8. COMMITMENTS AND CONTINGENCIES

Commitments

        The Company leases corporate office space in Houston, Texas; Tulsa, Oklahoma; and Denver, Colorado as well as a number of other field office locations. Rent expense was approximately $6.0 million and $6.8 million for the nine months ended September 30, 2014 and 2013, respectively. In addition, the Company has commitments for certain equipment under long-term operating lease agreements, namely drilling rigs as well as pipeline and well equipment, with various expiration dates through 2018. Early termination of the drilling rig commitments would result in termination penalties approximating $63.7 million, which would be in lieu of the remaining $109.9 million of drilling rig commitments as of September 30, 2014. As of September 30, 2014, the amount of commitments under office and equipment lease agreements is consistent with the levels at December 31, 2013, as disclosed in the Company's Annual Report on Form 10-K for the fiscal year ended December 31, 2013, approximating $62.2 million in the aggregate, and containing various expiration dates through 2024.
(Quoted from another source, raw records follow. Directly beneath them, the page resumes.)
`config.mk`:
```
export PLATFORM = sky130hd
export DESIGN_NAME = mem_controller_rr
export DESIGN_NICKNAME = d
export VERILOG_FILES = /design/src/rtl/mem_controller_rr.sv
export SDC_FILE = /design/constraint.sdc
export NUM_CORES = 1
export LEC_CHECK = 0
export ABC_CLOCK_PERIOD_IN_PS = 7370
export CORE_MARGIN = 2
export CORE_UTILIZATION = 39
export CTS_BUF_LIST = sky130_fd_sc_hd__clkbuf_4
export DETAILED_ROUTE_END_ITERATION = 12
export PLACE_DENSITY = 0.68
export SKIP_CTS_REPAIR_TIMING = 1
export SYNTH_ARGS = -nofsm -noshare
export SYNTH_HDL_FRONTEND = slang
export SYNTH_SLANG_ARGS = --single-unit
```
`constraint.sdc`:
```
create_clock -name clk -period 7.37 [get_ports clk]
set_input_delay 2.211 -clock clk [delete_from_list [all_inputs] [get_ports clk]]
set_output_delay 2.211 -clock clk [all_outputs]
set_load 0.02 [all_outputs]
```
`src/rtl/mem_controller_rr.sv`:
```
// -----------------------------------------------------------------------------
// mem_controller_rr
//
// Round-robin memory controller. Arbitrates NUM_CONSUMERS read/write requesters
// onto NUM_CHANNELS independent memory channels. Each channel runs its own small
// FSM. A shared claimed mask stops two channels from serving the same consumer.
// A shared rr_ptr rotates the scan start point so that no consumer starves.
//
// Ports
//   clk, reset                  clock, synchronous active-high reset
//   consumer_read_valid/address  per-consumer read request (packed addresses)
//   consumer_read_ready/data     per-consumer read completion and read data
//   consumer_write_valid/address/data  per-consumer write request
//   consumer_write_ready         per-consumer write completion
//   mem_read_valid/address       per-channel read request to memory
//   mem_read_ready/data          per-channel read response from memory
//   mem_write_valid/address/data per-channel write request to memory
//   mem_write_ready              per-channel write acknowledge from memory
//   timeout_flag                 sticky per-channel timeout indicator
//
// Optional feature
//   MEM_TIMEOUT_EN : when defined, a channel that waits TIMEOUT_CYCLES cycles
//   for memory gives up. It completes to the consumer, and a timed-out read
//   returns all-ones. When undefined, channels wait forever and timeout_flag
//   is tied to 0.
// -----------------------------------------------------------------------------
module mem_controller_rr #(
    parameter int ADDR_BITS      = 8,
    parameter int DATA_BITS      = 16,
    parameter int NUM_CONSUMERS  = 4,
    parameter int NUM_CHANNELS   = 2,
    parameter int WRITE_ENABLE   = 1,
    parameter int TIMEOUT_CYCLES = 64
) (
    input  logic                                clk,
    input  logic                                reset,
    input  logic [NUM_CONSUMERS-1:0]            consumer_read_valid,
    input  logic [NUM_CONSUMERS*ADDR_BITS-1:0]  consumer_read_address,
    output logic [NUM_CONSUMERS-1:0]            consumer_read_ready,
    output logic [NUM_CONSUMERS*DATA_BITS-1:0]  consumer_read_data,
    input  logic [NUM_CONSUMERS-1:0]            consumer_write_valid,
    input  logic [NUM_CONSUMERS*ADDR_BITS-1:0]  consumer_write_address,
    input  logic [NUM_CONSUMERS*DATA_BITS-1:0]  consumer_write_data,
    output logic [NUM_CONSUMERS-1:0]            consumer_write_ready,
    output logic [NUM_CHANNELS-1:0]             mem_read_valid,
    output logic [NUM_CHANNELS*ADDR_BITS-1:0]   mem_read_address,
    input  logic [NUM_CHANNELS-1:0]             mem_read_ready,
    input  logic [NUM_CHANNELS*DATA_BITS-1:0]   mem_read_data,
    output logic [NUM_CHANNELS-1:0]             mem_write_valid,
    output logic [NUM_CHANNELS*ADDR_BITS-1:0]   mem_write_address,
    output logic [NUM_CHANNELS*DATA_BITS-1:0]   mem_write_data,
    input  logic [NUM_CHANNELS-1:0]             mem_write_ready,
    output logic [NUM_CHANNELS-1:0]             timeout_flag
);

    localparam int CIDX_W = (NUM_CONSUMERS > 1) ? $clog2(NUM_CONSUMERS) : 1;

    localparam logic [2:0] ST_IDLE        = 3'd0;
    localparam logic [2:0] ST_READ_WAIT   = 3'd1;
    localparam logic [2:0] ST_WRITE_WAIT  = 3'd2;
    localparam logic [2:0] ST_READ_RELAY  = 3'd3;
    localparam logic [2:0] ST_WRITE_RELAY = 3'd4;

    logic [2:0]               state [NUM_CHANNELS];
    logic [CIDX_W-1:0]        owner [NUM_CHANNELS];
    logic [NUM_CHANNELS-1:0]  cancelled;
    logic [NUM_CONSUMERS-1:0] claimed;
    logic [CIDX_W-1:0]        rr_ptr;

    logic [NUM_CHANNELS-1:0]  grant_valid;
    logic [NUM_CHANNELS-1:0]  grant_read;
    logic [CIDX_W-1:0]        grant_idx [NUM_CHANNELS];
    logic                     any_grant;
    logic [CIDX_W-1:0]        rr_next;
    logic [NUM_CONSUMERS-1:0] write_req;

`ifdef MEM_TIMEOUT_EN
    localparam int TW = $clog2(TIMEOUT_CYCLES + 1);
    logic [TW-1:0] wait_cnt [NUM_CHANNELS];
`else
    assign timeout_flag = '0;
`endif

    // With the write path removed, write requests never become grant
    // candidates, so the write outputs keep their reset value of 0.
    assign write_req = (WRITE_ENABLE != 0) ? consumer_write_valid : '0;

    // Arbitration: idle channels pick consumers in ascending channel order.
    // The taken mask grows as each channel grants. This lets a lower
    // channel's pick hide that consumer from the higher channels in the same
    // cycle.
    always_comb begin
        logic [NUM_CONSUMERS-1:0] taken;
        logic [CIDX_W-1:0]        cand;
        logic [CIDX_W-1:0]        last;
        logic                     found;
        int                       sum;
        taken       = claimed;
        cand        = '0;
        last        = '0;
        found       = 1'b0;
        sum         = 0;
        grant_valid = '0;
        grant_read  = '0;
        any_grant   = 1'b0;
        for (int ch = 0; ch < NUM_CHANNELS; ch++) begin
            grant_idx[ch] = '0;
        end
        for (int ch = 0; ch < NUM_CHANNELS; ch++) begin
            found = 1'b0;
            if (state[ch] == ST_IDLE) begin
                for (int k = 0; k < NUM_CONSUMERS; k++) begin
                    sum = int'(rr_ptr) + k;
                    if (sum >= NUM_CONSUMERS) begin
                        sum = sum - NUM_CONSUMERS;
                    end
                    cand = CIDX_W'(sum);
                    if (!found && !taken[cand] &&
                        (consumer_read_valid[cand] || write_req[cand])) begin
                        found           = 1'b1;
                        grant_valid[ch] = 1'b1;
                        grant_read[ch]  = consumer_read_valid[cand];
                        grant_idx[ch]   = cand;
                        taken[cand]     = 1'b1;
                        any_grant       = 1'b1;
                        last            = cand;
                    end
                end
            end
        end
        if (int'(last) == NUM_CONSUMERS - 1) begin
            rr_next = '0;
        end else begin
            rr_next = last + 1'b1;
        end
    end

    // Channel FSMs. A consumer that drops valid while its channel is waiting
    // marks that channel cancelled. The memory access still completes, but
    // the response goes nowhere.
    always_ff @(posedge clk) begin
        if (reset) begin
            for (int ch = 0; ch < NUM_CHANNELS; ch++) begin
                state[ch] <= ST_IDLE;
                owner[ch] <= '0;
`ifdef MEM_TIMEOUT_EN
                wait_cnt[ch] <= '0;
`endif
            end
            cancelled            <= '0;
            claimed              <= '0;
            rr_ptr               <= '0;
            mem_read_valid       <= '0;
            mem_read_address     <= '0;
            mem_write_valid      <= '0;
            mem_write_address    <= '0;
            mem_write_data       <= '0;
            consumer_read_ready  <= '0;
            consumer_read_data   <= '0;
            consumer_write_ready <= '0;
`ifdef MEM_TIMEOUT_EN
            timeout_flag         <= '0;
`endif
        end else begin
            if (any_grant) begin
                rr_ptr <= rr_next;
            end
            for (int ch = 0; ch < NUM_CHANNELS; ch++) begin
                case (state[ch])
                    ST_IDLE: begin
                        if (grant_valid[ch]) begin
                            owner[ch]               <= grant_idx[ch];
                            cancelled[ch]           <= 1'b0;
                            claimed[grant_idx[ch]]  <= 1'b1;
`ifdef MEM_TIMEOUT_EN
                            wait_cnt[ch]            <= '0;
`endif
                            if (grant_read[ch]) begin
                                mem_read_valid[ch] <= 1'b1;
                                mem_read_address[ch*ADDR_BITS +: ADDR_BITS] <=
                                    consumer_read_address[grant_idx[ch]*ADDR_BITS +: ADDR_BITS];
                                state[ch] <= ST_READ_WAIT;
                            end else begin
                                mem_write_valid[ch] <= 1'b1;
                                mem_write_address[ch*ADDR_BITS +: ADDR_BITS] <=
                                    consumer_write_address[grant_idx[ch]*ADDR_BITS +: ADDR_BITS];
                                mem_write_data[ch*DATA_BITS +: DATA_BITS] <=
                                    consumer_write_data[grant_idx[ch]*DATA_BITS +: DATA_BITS];
                                state[ch] <= ST_WRITE_WAIT;
                            end
                        end
                    end
                    ST_READ_WAIT: begin
                        if (mem_read_ready[ch]) begin
                            mem_read_valid[ch] <= 1'b0;
                            if (cancelled[ch] || !consumer_read_valid[owner[ch]]) begin
                                claimed[owner[ch]] <= 1'b0;
                                state[ch]          <= ST_IDLE;
                            end else begin
                                consumer_read_data[owner[ch]*DATA_BITS +: DATA_BITS] <=
                                    mem_read_data[ch*DATA_BITS +: DATA_BITS];
                                consumer_read_ready[owner[ch]] <= 1'b1;
                                state[ch]                      <= ST_READ_RELAY;
                            end
                        end else begin
                            if (!consumer_read_valid[owner[ch]]) begin
                                cancelled[ch] <= 1'b1;
                            end
`ifdef MEM_TIMEOUT_EN
                            if (wait_cnt[ch] == TW'(TIMEOUT_CYCLES - 1)) begin
                                mem_read_valid[ch] <= 1'b0;
                                timeout_flag[ch]   <= 1'b1;
                                if (cancelled[ch] || !consumer_read_valid[owner[ch]]) begin
                                    claimed[owner[ch]] <= 1'b0;
                                    state[ch]          <= ST_IDLE;
                                end else begin
                                    consumer_read_data[owner[ch]*DATA_BITS +: DATA_BITS] <= '1;
                                    consumer_read_ready[owner[ch]] <= 1'b1;
                                    state[ch]                      <= ST_READ_RELAY;
                                end
                            end else begin
                                wait_cnt[ch] <= wait_cnt[ch] + 1'b1;
                            end
`endif
                        end
                    end
                    ST_WRITE_WAIT: begin
                        if (mem_write_ready[ch]) begin
                            mem_write_valid[ch] <= 1'b0;
                            if (cancelled[ch] || !consumer_write_valid[owner[ch]]) begin
                                claimed[owner[ch]] <= 1'b0;
                                state[ch]          <= ST_IDLE;
                            end else begin
                                consumer_write_ready[owner[ch]] <= 1'b1;
                                state[ch]                       <= ST_WRITE_RELAY;
                            end
                        end else begin
                            if (!consumer_write_valid[owner[ch]]) begin
                                cancelled[ch] <= 1'b1;
                            end
`ifdef MEM_TIMEOUT_EN
                            if (wait_cnt[ch] == TW'(TIMEOUT_CYCLES - 1)) begin
                                mem_write_valid[ch] <= 1'b0;
                                timeout_flag[ch]    <= 1'b1;
                                if (cancelled[ch] || !consumer_write_valid[owner[ch]]) begin
                                    claimed[owner[ch]] <= 1'b0;
                                    state[ch]          <= ST_IDLE;
                                end else begin
                                    consumer_write_ready[owner[ch]] <= 1'b1;
                                    state[ch]                       <= ST_WRITE_RELAY;
                                end
                            end else begin
                                wait_cnt[ch] <= wait_cnt[ch] + 1'b1;
                            end
`endif
                        end
                    end
                    // Ready is held until the consumer releases valid. The
                    // claim is dropped on that same edge, so the consumer can
                    // win arbitration again on the next cycle.
                    ST_READ_RELAY: begin
                        if (!consumer_read_valid[owner[ch]]) begin
                            consumer_read_ready[owner[ch]] <= 1'b0;
                            claimed[owner[ch]]             <= 1'b0;
                            state[ch]                      <= ST_IDLE;
                        end
                    end
                    ST_WRITE_RELAY: begin
                        if (!consumer_write_valid[owner[ch]]) begin
                            consumer_write_ready[owner[ch]] <= 1'b0;
                            claimed[owner[ch]]              <= 1'b0;
                            state[ch]                       <= ST_IDLE;
                        end
                    end
                    default: begin
                        state[ch] <= ST_IDLE;
                    end
                endcase
            end
        end
    end

endmodule

```
==> flow_summary.ini <==
[timing]
drv_slew = 0
hold_viol_final = 0
period_share_pct = 96.35
min_period_ns = 7.101
max_slew_margin_pct = 19.77
setup_slack_ns = 0.2692
worst_slew_pin_slew_ns = 1.198
clock.fmax_mhz = 140.8
setup_violations = 0
fin_setup_tns_ns = 0
rsz0062_at_grt = no
finClkSkew_ns = 0.04303

[logic_synthesis]
synthCells = 1426
synth-compound-area-share_pct = 26.47
synthArstFlopShare_pct = 0
avgSynthCellArea_um2 = 7.605
ys_ff_latch = 158
synth_xor_area_share_pct = 0.08076
synthAdderAreaFrac_pct = 2.307
yosysSeqAreaShare_pct = 30.09
muxShareOfSynthArea_pct = 9.783
synth_cell_types = 95
ys.flop_type = dfxtp_1
synth_warnings = 0
synth_top_family_by_area = compound AO/OA/AOI/OAI gates
yosys.area_share.simple_pct = 25.24
synthesis.area_mm2 = 0.01085
synth_edf_count = 10

[global_route]
grtUsageTotal_pct = 29.35
first_global_vias = 12150
antenna_found_initial = 1
grt_max_degree = 92
grt_pass1_wl_mm = 67.37
grt-ovfl-total = 0

[worst_setup_path]
critPathTopFamily = compound AO/OA/AOI/OAI gates
arrival_ns = 7.57
path_cells = clkdlybuf4s50_1 > mux4_2 > o21ba_4 > buf_12 > a21o_1 > a211oi_2 > o22ai_1 > buf_4 > and3_1 > a21oi_1 > a311o_1 > a31oi_1 > buf_4 > o2111a_1 > o311ai_1 > and4_1 > o31a_2 > buf_12 > mux2i_1 > o221ai_1
crit_start = consumer_read_valid[2]
r2r_end = mem_read_address[14]$_SDFFE_PP0P_
slowest_stage = mux4_2
path_class = input pin to flop
path_depth = 20
end_kind = flop
slowest_delay_ns = 0.50
cp_num_buf_inv = 5
r2r-start = rr_ptr[0]$_SDFFE_PP0P_
cp.required_ns = 7.84
start_kind = input pin
r2r_setup_slack_ns = 1.45
critPathCapture = mem_read_address[14]$_SDFFE_PP0P_
reg2regPathDepth = 19
cp_max_fo = 32

[routing]
drt_first_pass_iters = 8
drt_iter0_markers = 1293
vias = 12630
ant_nets = 0
met2RoutedLength_mm = 20.43
via_per_inst = 5.951
dr_wl_met3_mm = 3.866
wl_met1_mm = 18.34
drc_errors = 0
top_layer_used = met4
wl_mm = 43.96
routedWlPerCell_um = 20.72

[clock_network]
cts_made_buffers = 17
clockBufferDepth = 2
cts.sinks = 158
path_clk_slew_ns = 0.17
htree_num_levels = 4
cts_tree = yes
clk_latency_ns = 0.61
clock-root-buffer = clkbuf_4

[finish]
drive_gt1_share_pct = 10.90
multi_input_area_mm2 = 0.007000
syn_to_final_growth_pct = 38.89
fillCellCount = 2570
final_core_util_pct = 54.67
finalNetCount = 1924
regArea_mm2 = 0.003263

[power]
power.density_mw_per_mm2 = 432.2
ir_drop_mv = 0.3083
p_leak_nw = 5.670
power_w = 0.006510

[floorplanning]
row_count = 61
die_x_um = 170.8
die_area_mm2 = 0.02916
die_h_um = 170.8
coreArea_mm2 = 0.02755
io_pins = 316
initial_core_util_pct = 39.36

[placement]
gp_congestion = 0.9115
port_buffers = 313
hpwl_mm = 31.35
dp_slack_ns = -0.2429

[hold_path]
worstHoldPathType = flop to flop

[flow_run]
max_cap_viol_count = 0

[outcome]
outcome = finished clean
-- Yosys cell counts, types with 5 or more instances --
cell / n / area, um2
nand2_1: 231 / 867.1
nor2_1: 185 / 694.4
dfxtp_1: 148 / 2963
a21oi_1: 139 / 695.7
clkbuf_1: 95 / 356.6
mux2i_1: 72 / 720.7
and3_1: 44 / 275.3
nand3_1: 42 / 210.2
a22oi_1: 37 / 277.8
a31oi_1: 37 / 231.5
o221ai_1: 36 / 315.3
a311oi_1: 27 / 236.5
inv_1: 23 / 86.33
o21ai_0: 22 / 110.1
ha_1: 20 / 250.2
nor3_1: 20 / 100.1
nand2b_1: 16 / 100.1
mux4_2: 14 / 315.3
and2_1: 10 / 62.56
edfxtp_1: 10 / 300.3
buf_1: 9 / 33.78
buf_6: 9 / 101.4
o211ai_1: 9 / 67.56
or3b_2: 9 / 78.83
a211oi_1: 8 / 60.06
a21o_1: 7 / 52.55
buf_2: 7 / 35.03
or3_1: 7 / 43.79
a221oi_1: 6 / 52.55
nand4_1: 5 / 31.28
nor2b_1: 5 / 31.28
o22ai_1: 5 / 31.28
or2_2: 5 / 31.28
-- per-stage QoR --
| step | std cells | cell area, um2 | hold WS (ns) |
|---|---|---|---|
| floorplan | 1427 | 10850 | 0.4684 |
| global placement | 2089 | 14750 | 0.4430 |
| detailed placement | 2089 | 14750 | 0.4471 |
| CTS | 2121 | 15040 | 0.4922 |
| global route | 2122 | 15060 | 0.5158 |
| finish | 2122 | 15060 | 0.4886 |
-- worst reg2reg max path: stages, from the launching register on --
cell	delay, ns
dfxtp_1	0.37
buf_4	0.43
ha_1	0.52
inv_1	0.20
o41a_1	0.52
buf_4	0.17
o2111ai_1	0.18
a221o_1	0.23
nand4_1	0.22
o311a_1	0.42
o211a_2	0.28
o21a_2	0.25
a311oi_4	0.37
mux2i_2	0.14
o311ai_2	0.29
and4_1	0.34
o31a_2	0.23
buf_12	0.26
mux2i_1	0.26
o221ai_1	0.14
-- power breakdown --
part	internal (W)	total [W]	leakage, nW	switching [W]
sequential	0.00103	0.00121	1.31	0.000179
clock	0.000159	0.000568	0.161	0.000409
combinational	0.00200	0.00473	4.20	0.00273
-- worst min-delay path by stage --
| stage | end | cells past startpoint | from | slack, ns |
|---|---|---|---|---|
| CTS | mem_write_data[30]$_SDFFE_PP0N_ | 2 | mem_write_data[30]$_SDFFE_PP0N_ | 0.49 |
| detailed placement | mem_write_data[30]$_SDFFE_PP0N_ | 2 | mem_write_data[30]$_SDFFE_PP0N_ | 0.45 |
| global placement | mem_write_address[11]$_SDFFE_PP0N_ | 2 | mem_write_address[11]$_SDFFE_PP0N_ | 0.44 |
| finish | mem_write_data[30]$_SDFFE_PP0N_ | 2 | mem_write_data[30]$_SDFFE_PP0N_ | 0.49 |
| floorplan | cancelled[0]$_SDFFE_PP0P_ | 2 | cancelled[0]$_SDFFE_PP0P_ | 0.47 |
| global route | mem_write_data[21]$_SDFFE_PP0N_ | 2 | mem_write_data[21]$_SDFFE_PP0N_ | 0.52 |
-- cells in the final DEF (no fill, tap or decap), types with 8 or more instances in the layout --
| cell | n |
|---|---|
| a31oi_1 | 37 |
| edfxtp_1 | 10 |
| o221ai_1 | 36 |
| a21oi_1 | 139 |
| a311oi_1 | 26 |
| o21ai_0 | 22 |
| nor2_1 | 185 |
| buf_4 | 89 |
| nand2_1 | 231 |
| mux2i_1 | 72 |
| mux4_2 | 14 |
| nand2b_1 | 16 |
| a22oi_1 | 37 |
| or3b_2 | 9 |
| o211ai_1 | 9 |
| inv_1 | 23 |
| and2_1 | 10 |
| clkbuf_4 | 17 |
| and3_1 | 44 |
| nand3_1 | 42 |
| a211oi_1 | 8 |
| clkdlybuf4s50_1 | 312 |
| dfxtp_1 | 148 |
| nor3_1 | 18 |
| ha_1 | 20 |
-- registers in the layout (all words and copies together) (netlist names), 4 cells and up --
register and count:
state 6, consumer_read_data 64, consumer_write_ready 4, mem_write_data 32, mem_read_address 16, claimed 4
owner 4, consumer_read_ready 4, mem_write_address 16
-- layout make-up --
| type | count | share of cell area [%] |
|---|---|---|
| well taps | 378 | 3.140 |
| clock inverters | 15 | 1.138 |
| clock buffers | 17 | 0.8472 |
| flip-flops and latches | 158 | 21.66 |
| repair buffers | 408 | 26.10 |
| diodes | 1 | 0.01661 |
| multi-input cells | 1120 | 46.47 |
| inverters | 25 | 0.6230 |
-- layer usage --
layer / global-route usage (%) / up-vias
met4: 10.63 / 0
met3: 6.916 / 104
met2: 47.95 / 682
met5: 0 / -
met1: 37.74 / 6003
li1: - / 5839
-- cells by family (layout without fill, tap and decap cells) --
kind of cell               after synthesis  in the layout
AOI/OAI and AO/OA                      404            404
xor gates and xnor gates                 1              1
adders and majority gates               20             20
buffers and inverters                  149            465
DFF                                    158            158
muxes                                   88             88
other                                    1              3
and+or+nand+nor                        605            605
(Power assumes the default switching activity.)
        The Company has entered into various long-term gathering, transportation and sales contracts in its Bakken / Three Forks formations in North Dakota. As of September 30, 2014, the Company had in place nine long-term crude oil contracts and two long-term natural gas contracts in this area. Under the terms of these contracts, the Company has committed a substantial portion of its Bakken / Three Forks production for periods ranging from five to ten years from the date of first production. The sales prices under these contracts are based on posted market rates. The Company believes that there are sufficient available reserves and supplies in the Bakken / Three Forks formations to meet its commitments. Historically, the Company has been able to meet its delivery commitments.
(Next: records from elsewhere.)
### src/rtl/gray_trk_pkg.sv
// Shared types and helpers for the Gray-code position tracker.
// Latency: n/a (types, constants and a combinational helper only).
// Backpressure: n/a.
//
// Contents: default widths, tracker FSM state type, Gray-to-binary conversion.
package gray_trk_pkg;

   localparam int GW_DEF    = 3;
   localparam int PW_DEF    = 16;
   localparam int ERR_W_DEF = 8;

   typedef enum logic {
      S_INIT  = 1'b0,
      S_TRACK = 1'b1
   } trk_state_t;

   // Reflected Gray to binary: bit i of the binary value is the XOR of all
   // Gray bits at position i and above. Bits above w are ignored.
   function automatic logic [31:0] gray2bin(input logic [31:0] g, input int w);
      logic [31:0] mask;
      logic [31:0] gm;
      logic [31:0] b;
      mask = (w >= 32) ? 32'hFFFF_FFFF : ((32'd1 << w) - 32'd1);
      gm   = g & mask;
      b    = '0;
      for (int i = 0; i < 32; i++) begin
         b[i] = ^(gm >> i);
      end
      return b;
   endfunction

endpackage

### src/rtl/gray_sync.sv
// W-wide two-flop synchroniser for a Gray-coded bus from another clock domain.
// Latency: 2 clk cycles from d to q.
// Backpressure: none; samples every cycle.
//
// Ports: clk, reset (async, active-high), d (async input bus), q (synchronised bus).
// Only one bit of a Gray bus changes per step, so per-bit synchronisation is safe.
module gray_sync #(
   parameter int W = 3
) (
   input  logic         clk,
   input  logic         reset,
   input  logic [W-1:0] d,
   output logic [W-1:0] q
);

   logic [W-1:0] meta_q, meta_d;
   logic [W-1:0] sync_q, sync_d;

   always_comb begin
      meta_d = d;
      sync_d = meta_q;
   end

   always_ff @(posedge clk or posedge reset) begin
      if (reset) begin
         meta_q <= '0;
         sync_q <= '0;
      end else begin
         meta_q <= meta_d;
         sync_q <= sync_d;
      end
   end

   assign q = sync_q;

endmodule
<file path="src/rtl/branch_resolve_unit.sv">
// Resolves branches and SLT/SLTU results from the registered comparator flag and
// holds each result behind a valid/ready handshake to fetch/writeback.
module branch_resolve_unit #(
  parameter int unsigned IALIGN = 4,
  parameter int unsigned PC_INC = 4
) (
  input  logic        soc_clk,
  input  logic        reset,
  input  logic        dat_ready,
  input  logic [4:0]  decryptedOP,
  input  logic [31:0] cur_pc,
  input  logic [31:0] branch_imm,
  input  logic        Comparator_con_met,
  input  logic        out_ready,
  output logic        busy,
  output logic        out_valid,
  output logic        branch_taken,
  output logic        flush,
  output logic [31:0] next_pc,
  output logic        misalign_err,
  output logic        slt_wr_en,
  output logic [31:0] slt_result
);

  typedef enum logic [1:0] {StIdle, StWaitCmp, StValid} state_e;

  state_e      r_state;
  state_e      w_state_next;
  logic        w_handled;
  logic        w_capture;
  logic        w_release;

  logic [4:0]  r_op;
  logic [31:0] r_pc;
  logic [31:0] r_imm;

  logic        r_taken;
  logic [31:0] r_next_pc;
  logic        r_misalign;
  logic        r_is_slt;
  logic        r_slt_bit;

  logic        w_is_branch;
  logic [31:0] w_target;
  logic [31:0] w_seq_pc;
  logic        w_mis_bits;
  logic        w_taken;
  logic        w_misalign;
  logic [31:0] w_next_pc;

  assign w_handled = (decryptedOP <= 5'd5) || (decryptedOP == 5'd9) || (decryptedOP == 5'd10);

  always_comb begin
    w_state_next = r_state;
    w_capture    = 1'b0;
    w_release    = 1'b0;
    case (r_state)
      StIdle: begin
        if (dat_ready && w_handled) begin
          w_capture    = 1'b1;
          w_state_next = StWaitCmp;
        end
      end
      StWaitCmp: w_state_next = StValid;
      StValid: begin
        // Requests arriving while the result is stalled are dropped, not buffered.
        if (out_ready) begin
          w_release = 1'b1;
          if (dat_ready && w_handled) begin
            w_capture    = 1'b1;
            w_state_next = StWaitCmp;
          end else begin
            w_state_next = StIdle;
          end
        end
      end
      default: w_state_next = StIdle;
    endcase
  end

  always_ff @(posedge soc_clk) begin
    if (reset) begin
      r_state <= StIdle;
      r_op    <= 5'd0;
      r_pc    <= 32'd0;
      r_imm   <= 32'd0;
    end else begin
      r_state <= w_state_next;
      if (w_capture) begin
        r_op  <= decryptedOP;
        r_pc  <= cur_pc;
        r_imm <= branch_imm;
      end
    end
  end

  // Only handled ops are captured, so anything that is not a branch is SLT/SLTU.
  assign w_is_branch = (r_op <= 5'd5);
  assign w_target    = r_pc + r_imm;
  assign w_seq_pc    = r_pc + PC_INC[31:0];
  assign w_mis_bits  = (IALIGN == 2) ? w_target[0] : (w_target[1:0] != 2'b00);
  assign w_taken     = w_is_branch && Comparator_con_met && !w_mis_bits;
  assign w_misalign  = w_is_branch && Comparator_con_met && w_mis_bits;
  assign w_next_pc   = !w_is_branch ? 32'd0 : (w_taken ? w_target : w_seq_pc);

  always_ff @(posedge soc_clk) begin
    if (reset) begin
      r_taken    <= 1'b0;
      r_next_pc  <= 32'd0;
      r_misalign <= 1'b0;
      r_is_slt   <= 1'b0;
      r_slt_bit  <= 1'b0;
    end else if (r_state == StWaitCmp) begin
      r_taken    <= w_taken;
      r_next_pc  <= w_next_pc;
      r_misalign <= w_misalign;
      r_is_slt   <= !w_is_branch;
      r_slt_bit  <= !w_is_branch && Comparator_con_met;
    end else if (w_release) begin
      r_taken    <= 1'b0;
      r_next_pc  <= 32'd0;
      r_misalign <= 1'b0;
      r_is_slt   <= 1'b0;
      r_slt_bit  <= 1'b0;
    end
  end

  assign busy         = (r_state != StIdle);
  assign out_valid    = (r_state == StValid);
  assign branch_taken = r_taken;
  assign flush        = out_valid && r_taken;
  assign next_pc      = r_next_pc;
  assign misalign_err = r_misalign;
  assign slt_wr_en    = out_valid && r_is_slt;
  assign slt_result   = {31'd0, r_slt_bit};

endmodule

</file>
        On December 20, 2013, the Company entered into a carry and earning agreement, as amended (the Agreement) with an independent third party (Seller) associated with the acquisition of certain properties believed to be prospective for the Tuscaloosa Marine Shale (TMS), primarily in Wilkinson County, Mississippi and in West Feliciana and East Feliciana Parishes, Louisiana. The Agreement required the Company to fund up to $189.4 million (the Carry Amount) in exchange for approximately 117,870 net acres. The Company paid $62.5 million of the Carry Amount at closing on February 28, 2014 and the remaining $126.9 million during the three months ended June 30, 2014, reflected as "Advance on carried interest" in the accompanying unaudited condensed consolidating statements of cash flows. The Carry Amount is to be used by the Seller to fund wells prospective for the TMS to be drilled by the Seller (the Carry Wells) on the Seller's retained acreage. As part of the transaction, the Company will also receive a 5% working interest in the Carry Wells. Any portion of the Carry Amount not spent by the Seller, in accordance with the Agreement, on or before August 31, 2017, will be returned to the Company.

        On June 16, 2014, the Company entered into a transaction to develop its TMS assets with funds and accounts managed by affiliates of Apollo Global Management, LLC. See Note 9, "Mezzanine Equity," for a discussion of the drilling obligation associated with the transaction.

Contingencies

        From time to time, the Company may be a plaintiff or defendant in a pending or threatened legal proceeding arising in the normal course of its business. While the outcome and impact of currently pending legal proceedings cannot be determined, the Company's management and legal counsel believe that the resolution of these proceedings through settlement or adverse judgment will not have a material effect on the Company's unaudited condensed consolidated operating results, financial position or cash flows.